Skip to content

Part 7: Understanding what the CANN is about to learn

Part 7: Understanding what the CANN is about to learn

Before training, we can look at where the GLM is going wrong. This is the signal the CANN will pick up.

Residual analysis by age band and vehicle group

import matplotlib.pyplot as plt

df_diag = pl.DataFrame({
    "age_band":      X["age_band"].to_list(),
    "vehicle_group": X["vehicle_group"].to_list(),
    "y":             y,
    "mu_glm":        mu_glm,
    "exposure":      exposure_arr,
})

# Actual/expected by age band and vehicle group
ae_table = (
    df_diag
    .group_by(["age_band", "vehicle_group"])
    .agg([
        pl.sum("y").alias("observed"),
        pl.sum("mu_glm").alias("predicted"),
        pl.sum("exposure").alias("exposure"),
    ])
    .with_columns(
        (pl.col("observed") / pl.col("predicted")).alias("ae_ratio")
    )
    .sort(["age_band", "vehicle_group"])
)

# Show the worst cells
print("Cells with highest A/E ratio (GLM underpredicting):")
print(ae_table.sort("ae_ratio", descending=True).head(10))

print("\nCells with lowest A/E ratio (GLM overpredicting):")
print(ae_table.sort("ae_ratio").head(10))

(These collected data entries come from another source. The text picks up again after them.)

<file path="config.mk">
export PLATFORM = sky130hd
export DESIGN_NAME = fetch_stage
export DESIGN_NICKNAME = d
export VERILOG_FILES = /design/src/rtl/fetch_pkg.sv /design/src/rtl/fetch_hold_buf.sv /design/src/rtl/fetch_stage.sv
export SDC_FILE = /design/constraint.sdc
export NUM_CORES = 1
export LEC_CHECK = 0
export CAP_MARGIN = 40
export CORE_MARGIN = 5
export CORE_UTILIZATION = 45
export DETAILED_ROUTE_END_ITERATION = 12
export PLACE_DENSITY = 0.76
export SYNTH_ARGS = -nofsm -noshare
export SYNTH_HDL_FRONTEND = slang
export SYNTH_HIERARCHICAL = 1
export SYNTH_SLANG_ARGS = --single-unit
</file>
<file path="constraint.sdc">
create_clock -name clk_i -period 8.2 [get_ports clk_i]
set_input_delay 1.64 -clock clk_i [delete_from_list [all_inputs] [get_ports clk_i]]
set_output_delay 1.64 -clock clk_i [all_outputs]
set_load 0.02 [all_outputs]
</file>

What you expect to see: The age band 17-21 combined with vehicle group 41-50 should appear near the top of the underpredicting list (A/E > 1.0). The main GLM does not know that this combination should be penalised extra hard. You planted this interaction in the data — now you can see where the GLM is bleeding deviance.